--- DATA TO EXAMINE ---
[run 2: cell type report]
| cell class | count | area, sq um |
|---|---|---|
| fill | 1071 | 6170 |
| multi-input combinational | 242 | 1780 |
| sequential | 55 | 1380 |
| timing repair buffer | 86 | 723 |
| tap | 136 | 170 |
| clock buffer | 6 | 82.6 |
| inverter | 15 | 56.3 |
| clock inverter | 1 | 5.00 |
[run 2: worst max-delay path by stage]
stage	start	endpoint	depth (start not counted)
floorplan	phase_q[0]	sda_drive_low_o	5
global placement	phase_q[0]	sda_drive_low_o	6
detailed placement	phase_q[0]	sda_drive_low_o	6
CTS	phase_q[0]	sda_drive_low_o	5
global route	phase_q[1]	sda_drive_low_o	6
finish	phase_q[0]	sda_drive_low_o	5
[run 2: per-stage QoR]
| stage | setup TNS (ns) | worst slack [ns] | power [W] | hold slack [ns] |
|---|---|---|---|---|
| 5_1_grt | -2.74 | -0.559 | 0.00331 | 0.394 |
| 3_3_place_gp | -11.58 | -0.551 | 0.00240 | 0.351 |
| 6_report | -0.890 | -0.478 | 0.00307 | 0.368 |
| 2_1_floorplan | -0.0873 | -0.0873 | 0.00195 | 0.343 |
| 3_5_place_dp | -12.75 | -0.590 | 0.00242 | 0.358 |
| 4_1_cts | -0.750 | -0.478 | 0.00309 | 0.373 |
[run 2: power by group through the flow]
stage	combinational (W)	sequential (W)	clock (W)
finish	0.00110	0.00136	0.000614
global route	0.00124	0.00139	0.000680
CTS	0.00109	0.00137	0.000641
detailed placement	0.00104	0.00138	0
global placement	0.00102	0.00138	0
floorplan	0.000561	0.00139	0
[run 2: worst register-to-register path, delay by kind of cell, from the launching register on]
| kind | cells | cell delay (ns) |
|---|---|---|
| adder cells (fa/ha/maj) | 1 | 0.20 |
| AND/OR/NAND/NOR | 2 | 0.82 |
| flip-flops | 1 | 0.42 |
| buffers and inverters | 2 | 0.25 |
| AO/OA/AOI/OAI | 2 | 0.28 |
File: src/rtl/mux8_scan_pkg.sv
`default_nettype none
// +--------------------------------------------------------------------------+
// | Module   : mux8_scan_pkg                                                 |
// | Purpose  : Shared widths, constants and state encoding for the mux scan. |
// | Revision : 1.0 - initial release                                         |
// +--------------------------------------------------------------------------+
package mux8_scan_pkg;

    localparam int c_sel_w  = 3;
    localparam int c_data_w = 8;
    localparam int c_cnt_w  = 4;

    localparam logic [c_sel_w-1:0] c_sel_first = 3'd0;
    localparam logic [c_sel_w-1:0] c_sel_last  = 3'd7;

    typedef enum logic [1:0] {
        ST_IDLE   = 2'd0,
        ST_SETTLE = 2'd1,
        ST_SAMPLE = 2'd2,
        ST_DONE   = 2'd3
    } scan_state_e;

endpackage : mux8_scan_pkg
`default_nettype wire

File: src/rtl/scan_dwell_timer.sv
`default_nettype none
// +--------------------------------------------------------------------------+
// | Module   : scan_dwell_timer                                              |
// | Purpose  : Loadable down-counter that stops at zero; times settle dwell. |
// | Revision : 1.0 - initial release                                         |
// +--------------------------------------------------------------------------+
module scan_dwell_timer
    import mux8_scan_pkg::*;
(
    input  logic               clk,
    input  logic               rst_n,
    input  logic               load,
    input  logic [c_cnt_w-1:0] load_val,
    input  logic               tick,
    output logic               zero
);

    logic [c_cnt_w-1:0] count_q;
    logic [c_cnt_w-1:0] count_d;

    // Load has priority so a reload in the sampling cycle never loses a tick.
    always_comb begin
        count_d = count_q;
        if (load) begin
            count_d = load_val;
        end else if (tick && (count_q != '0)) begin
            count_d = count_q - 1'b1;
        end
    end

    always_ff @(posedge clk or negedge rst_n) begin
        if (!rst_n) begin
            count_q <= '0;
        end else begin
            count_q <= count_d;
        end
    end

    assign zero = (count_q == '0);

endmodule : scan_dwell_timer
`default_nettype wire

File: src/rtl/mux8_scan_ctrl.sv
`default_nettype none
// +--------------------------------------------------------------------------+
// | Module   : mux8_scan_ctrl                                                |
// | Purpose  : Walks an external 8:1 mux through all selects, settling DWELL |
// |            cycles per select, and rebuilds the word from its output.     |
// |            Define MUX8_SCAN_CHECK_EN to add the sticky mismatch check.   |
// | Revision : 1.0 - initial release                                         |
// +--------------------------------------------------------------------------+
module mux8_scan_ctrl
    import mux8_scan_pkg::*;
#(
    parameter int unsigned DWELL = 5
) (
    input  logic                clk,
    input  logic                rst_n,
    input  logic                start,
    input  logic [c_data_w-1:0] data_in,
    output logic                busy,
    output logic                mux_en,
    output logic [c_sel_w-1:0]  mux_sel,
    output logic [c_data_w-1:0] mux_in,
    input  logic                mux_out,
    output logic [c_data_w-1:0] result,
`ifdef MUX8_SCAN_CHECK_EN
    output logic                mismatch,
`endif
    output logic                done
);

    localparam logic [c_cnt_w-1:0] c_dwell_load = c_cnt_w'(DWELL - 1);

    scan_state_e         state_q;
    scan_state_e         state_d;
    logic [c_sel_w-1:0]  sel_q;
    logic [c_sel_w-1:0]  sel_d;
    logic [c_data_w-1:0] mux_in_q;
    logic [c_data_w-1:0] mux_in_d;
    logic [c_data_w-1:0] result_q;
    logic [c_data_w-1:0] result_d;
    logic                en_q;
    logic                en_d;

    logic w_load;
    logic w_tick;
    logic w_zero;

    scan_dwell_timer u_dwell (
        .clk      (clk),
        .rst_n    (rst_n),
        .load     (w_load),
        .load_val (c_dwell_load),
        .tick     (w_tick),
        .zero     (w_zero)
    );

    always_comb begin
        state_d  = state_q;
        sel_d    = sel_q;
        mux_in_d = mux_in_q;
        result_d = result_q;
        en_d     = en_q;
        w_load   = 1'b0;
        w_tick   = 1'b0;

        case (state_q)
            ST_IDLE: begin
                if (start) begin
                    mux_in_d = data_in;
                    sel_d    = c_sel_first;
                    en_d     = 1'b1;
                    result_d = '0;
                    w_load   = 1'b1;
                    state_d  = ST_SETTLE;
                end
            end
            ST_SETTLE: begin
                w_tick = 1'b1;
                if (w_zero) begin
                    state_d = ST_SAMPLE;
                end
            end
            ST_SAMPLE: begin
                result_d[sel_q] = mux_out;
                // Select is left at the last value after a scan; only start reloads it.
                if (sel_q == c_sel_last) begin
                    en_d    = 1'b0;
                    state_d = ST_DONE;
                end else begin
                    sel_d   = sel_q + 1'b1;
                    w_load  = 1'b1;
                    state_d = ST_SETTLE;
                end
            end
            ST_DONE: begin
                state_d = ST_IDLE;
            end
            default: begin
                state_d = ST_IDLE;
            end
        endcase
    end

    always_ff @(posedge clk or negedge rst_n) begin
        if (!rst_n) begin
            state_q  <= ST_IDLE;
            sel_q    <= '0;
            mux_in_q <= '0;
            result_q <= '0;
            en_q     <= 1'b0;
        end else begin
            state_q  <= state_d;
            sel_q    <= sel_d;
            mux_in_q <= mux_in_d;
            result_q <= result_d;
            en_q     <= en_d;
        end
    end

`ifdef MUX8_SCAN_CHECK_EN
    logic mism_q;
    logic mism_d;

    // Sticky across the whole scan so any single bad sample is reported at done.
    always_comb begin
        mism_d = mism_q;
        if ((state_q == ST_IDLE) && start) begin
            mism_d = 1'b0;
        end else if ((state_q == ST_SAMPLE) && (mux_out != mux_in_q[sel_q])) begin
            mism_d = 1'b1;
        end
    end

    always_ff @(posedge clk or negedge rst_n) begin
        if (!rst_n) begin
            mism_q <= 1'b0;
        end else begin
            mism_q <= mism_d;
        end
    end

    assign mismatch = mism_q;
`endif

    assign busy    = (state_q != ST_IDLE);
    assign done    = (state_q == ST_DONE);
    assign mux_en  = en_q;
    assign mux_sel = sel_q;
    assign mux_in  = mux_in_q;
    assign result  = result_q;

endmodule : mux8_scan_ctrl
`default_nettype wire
---
Exact duplication is required for the lines above, from the line that contains "area, sq um |" to the line that contains "inverter | 1 | 5.00 |", inclusive; omit all others.

| cell class | count | area, sq um |
|---|---|---|
| fill | 1071 | 6170 |
| multi-input combinational | 242 | 1780 |
| sequential | 55 | 1380 |
| timing repair buffer | 86 | 723 |
| tap | 136 | 170 |
| clock buffer | 6 | 82.6 |
| inverter | 15 | 56.3 |
| clock inverter | 1 | 5.00 |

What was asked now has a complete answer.